━━━━━ Recorded data ━━━━━

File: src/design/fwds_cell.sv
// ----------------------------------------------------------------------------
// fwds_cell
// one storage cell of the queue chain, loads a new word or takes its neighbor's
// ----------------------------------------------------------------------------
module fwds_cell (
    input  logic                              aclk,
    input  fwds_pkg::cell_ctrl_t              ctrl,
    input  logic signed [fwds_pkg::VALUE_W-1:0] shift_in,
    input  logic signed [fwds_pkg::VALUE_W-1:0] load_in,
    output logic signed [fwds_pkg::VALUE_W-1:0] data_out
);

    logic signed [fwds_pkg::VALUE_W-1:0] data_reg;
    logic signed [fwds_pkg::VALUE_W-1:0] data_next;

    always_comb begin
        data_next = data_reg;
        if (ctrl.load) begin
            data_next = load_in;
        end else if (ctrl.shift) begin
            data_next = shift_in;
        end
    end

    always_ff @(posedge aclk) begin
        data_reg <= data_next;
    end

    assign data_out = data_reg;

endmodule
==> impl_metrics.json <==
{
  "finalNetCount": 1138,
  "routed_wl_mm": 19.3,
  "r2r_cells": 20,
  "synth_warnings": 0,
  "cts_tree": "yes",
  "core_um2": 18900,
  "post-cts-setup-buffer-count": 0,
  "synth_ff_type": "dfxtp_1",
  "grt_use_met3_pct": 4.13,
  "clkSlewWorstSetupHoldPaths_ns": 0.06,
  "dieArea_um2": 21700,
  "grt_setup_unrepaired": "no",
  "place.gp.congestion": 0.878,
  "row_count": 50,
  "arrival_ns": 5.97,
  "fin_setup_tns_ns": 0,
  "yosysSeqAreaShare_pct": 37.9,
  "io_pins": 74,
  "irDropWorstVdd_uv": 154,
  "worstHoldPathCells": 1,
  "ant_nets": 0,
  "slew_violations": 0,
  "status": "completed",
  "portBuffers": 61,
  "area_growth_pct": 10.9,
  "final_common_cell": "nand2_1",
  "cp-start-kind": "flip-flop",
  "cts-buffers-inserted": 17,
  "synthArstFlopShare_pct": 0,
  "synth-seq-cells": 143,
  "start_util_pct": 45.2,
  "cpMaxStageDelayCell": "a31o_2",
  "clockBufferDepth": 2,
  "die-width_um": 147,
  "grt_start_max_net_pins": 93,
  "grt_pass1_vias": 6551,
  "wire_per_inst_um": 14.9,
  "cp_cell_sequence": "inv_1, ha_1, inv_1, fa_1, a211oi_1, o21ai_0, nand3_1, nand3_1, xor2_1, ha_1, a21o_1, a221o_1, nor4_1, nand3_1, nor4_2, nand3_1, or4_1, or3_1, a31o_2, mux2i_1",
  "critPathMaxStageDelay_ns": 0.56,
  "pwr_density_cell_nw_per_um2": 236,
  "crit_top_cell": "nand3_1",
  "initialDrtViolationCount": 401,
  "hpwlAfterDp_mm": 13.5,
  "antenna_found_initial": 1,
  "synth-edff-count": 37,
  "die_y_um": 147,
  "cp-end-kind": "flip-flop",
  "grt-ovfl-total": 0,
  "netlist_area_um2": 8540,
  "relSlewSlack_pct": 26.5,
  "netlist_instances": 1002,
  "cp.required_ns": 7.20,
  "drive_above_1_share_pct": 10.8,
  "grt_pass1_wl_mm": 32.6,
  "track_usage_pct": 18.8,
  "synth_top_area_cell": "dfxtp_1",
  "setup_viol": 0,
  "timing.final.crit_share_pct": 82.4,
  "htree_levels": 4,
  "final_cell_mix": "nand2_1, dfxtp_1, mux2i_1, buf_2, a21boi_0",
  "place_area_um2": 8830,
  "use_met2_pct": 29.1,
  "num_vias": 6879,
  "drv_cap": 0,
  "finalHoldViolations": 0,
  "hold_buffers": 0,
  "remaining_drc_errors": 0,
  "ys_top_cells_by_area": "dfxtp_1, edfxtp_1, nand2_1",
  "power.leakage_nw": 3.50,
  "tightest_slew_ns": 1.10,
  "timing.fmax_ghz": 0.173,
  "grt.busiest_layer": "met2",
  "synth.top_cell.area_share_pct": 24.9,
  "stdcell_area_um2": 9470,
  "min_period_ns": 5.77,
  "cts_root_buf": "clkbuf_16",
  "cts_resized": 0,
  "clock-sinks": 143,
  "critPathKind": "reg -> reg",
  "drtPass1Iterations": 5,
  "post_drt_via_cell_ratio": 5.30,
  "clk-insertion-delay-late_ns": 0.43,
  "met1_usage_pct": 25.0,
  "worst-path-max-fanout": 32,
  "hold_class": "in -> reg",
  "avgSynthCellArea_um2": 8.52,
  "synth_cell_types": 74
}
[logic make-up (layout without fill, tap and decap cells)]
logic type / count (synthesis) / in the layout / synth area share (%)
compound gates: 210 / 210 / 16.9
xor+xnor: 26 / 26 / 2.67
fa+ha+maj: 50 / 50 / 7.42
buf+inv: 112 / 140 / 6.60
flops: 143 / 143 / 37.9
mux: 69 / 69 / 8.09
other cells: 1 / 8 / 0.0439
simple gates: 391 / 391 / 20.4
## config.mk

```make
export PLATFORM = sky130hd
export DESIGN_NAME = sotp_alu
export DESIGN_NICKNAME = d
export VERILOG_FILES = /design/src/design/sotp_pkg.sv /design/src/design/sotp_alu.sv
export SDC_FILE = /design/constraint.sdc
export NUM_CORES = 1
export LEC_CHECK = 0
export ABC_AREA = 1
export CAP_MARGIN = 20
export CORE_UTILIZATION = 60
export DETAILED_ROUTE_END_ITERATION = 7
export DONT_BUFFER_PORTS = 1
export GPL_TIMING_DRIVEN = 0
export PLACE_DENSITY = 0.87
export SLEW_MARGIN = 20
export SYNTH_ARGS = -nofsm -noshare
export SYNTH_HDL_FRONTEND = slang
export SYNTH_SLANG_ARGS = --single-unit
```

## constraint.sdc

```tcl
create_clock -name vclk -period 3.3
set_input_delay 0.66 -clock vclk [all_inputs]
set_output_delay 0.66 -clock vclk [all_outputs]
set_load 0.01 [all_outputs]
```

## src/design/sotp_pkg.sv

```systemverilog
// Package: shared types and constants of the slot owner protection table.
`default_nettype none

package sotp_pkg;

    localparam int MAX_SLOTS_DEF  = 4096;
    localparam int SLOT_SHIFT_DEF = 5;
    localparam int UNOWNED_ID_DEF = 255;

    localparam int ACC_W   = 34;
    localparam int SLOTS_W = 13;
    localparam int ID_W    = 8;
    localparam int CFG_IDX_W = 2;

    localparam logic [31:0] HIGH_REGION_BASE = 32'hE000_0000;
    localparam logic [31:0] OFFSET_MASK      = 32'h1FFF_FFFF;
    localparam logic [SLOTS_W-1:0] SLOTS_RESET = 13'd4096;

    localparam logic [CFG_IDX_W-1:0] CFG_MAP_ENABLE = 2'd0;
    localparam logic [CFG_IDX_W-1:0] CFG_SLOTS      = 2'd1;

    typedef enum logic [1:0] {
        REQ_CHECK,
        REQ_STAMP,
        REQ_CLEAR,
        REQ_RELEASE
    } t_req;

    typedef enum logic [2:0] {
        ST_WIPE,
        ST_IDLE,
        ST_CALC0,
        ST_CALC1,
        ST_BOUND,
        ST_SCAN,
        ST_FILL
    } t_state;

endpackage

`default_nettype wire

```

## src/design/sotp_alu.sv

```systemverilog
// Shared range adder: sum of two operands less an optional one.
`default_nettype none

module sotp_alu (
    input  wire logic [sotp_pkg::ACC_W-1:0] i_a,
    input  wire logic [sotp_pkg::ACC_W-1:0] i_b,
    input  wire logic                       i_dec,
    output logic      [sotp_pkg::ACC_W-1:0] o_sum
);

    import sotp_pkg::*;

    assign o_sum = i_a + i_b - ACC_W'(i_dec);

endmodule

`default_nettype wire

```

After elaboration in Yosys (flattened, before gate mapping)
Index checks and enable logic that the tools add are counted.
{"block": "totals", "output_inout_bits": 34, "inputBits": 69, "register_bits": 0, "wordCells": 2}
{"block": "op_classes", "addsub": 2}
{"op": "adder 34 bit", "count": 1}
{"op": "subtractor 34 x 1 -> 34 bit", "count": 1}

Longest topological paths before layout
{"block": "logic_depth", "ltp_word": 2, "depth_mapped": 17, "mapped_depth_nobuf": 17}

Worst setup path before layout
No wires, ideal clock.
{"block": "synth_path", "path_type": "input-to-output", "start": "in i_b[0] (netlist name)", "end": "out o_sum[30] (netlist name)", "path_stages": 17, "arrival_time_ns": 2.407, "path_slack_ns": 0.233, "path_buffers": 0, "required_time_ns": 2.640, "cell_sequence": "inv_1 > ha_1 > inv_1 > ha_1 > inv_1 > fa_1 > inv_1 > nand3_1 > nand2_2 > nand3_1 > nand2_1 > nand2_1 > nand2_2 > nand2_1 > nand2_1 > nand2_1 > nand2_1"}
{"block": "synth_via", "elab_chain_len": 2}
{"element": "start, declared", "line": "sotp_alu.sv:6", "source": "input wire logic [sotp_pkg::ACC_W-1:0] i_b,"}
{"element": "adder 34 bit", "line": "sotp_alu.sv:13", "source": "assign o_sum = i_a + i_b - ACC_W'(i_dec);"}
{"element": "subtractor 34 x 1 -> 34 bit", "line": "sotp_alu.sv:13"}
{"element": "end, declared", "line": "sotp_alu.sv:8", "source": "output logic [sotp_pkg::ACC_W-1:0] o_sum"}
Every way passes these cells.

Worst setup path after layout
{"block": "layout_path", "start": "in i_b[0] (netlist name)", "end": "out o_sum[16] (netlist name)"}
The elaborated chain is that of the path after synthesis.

━━━━━

Task goal: Once the line with "logic type /" is found in the records above, print exactly that line and every line after it through the line with "other cells: 1 / 8 / 0.0439".

Worked solution:
logic type / count (synthesis) / in the layout / synth area share (%)
compound gates: 210 / 210 / 16.9
xor+xnor: 26 / 26 / 2.67
fa+ha+maj: 50 / 50 / 7.42
buf+inv: 112 / 140 / 6.60
flops: 143 / 143 / 37.9
mux: 69 / 69 / 8.09
other cells: 1 / 8 / 0.0439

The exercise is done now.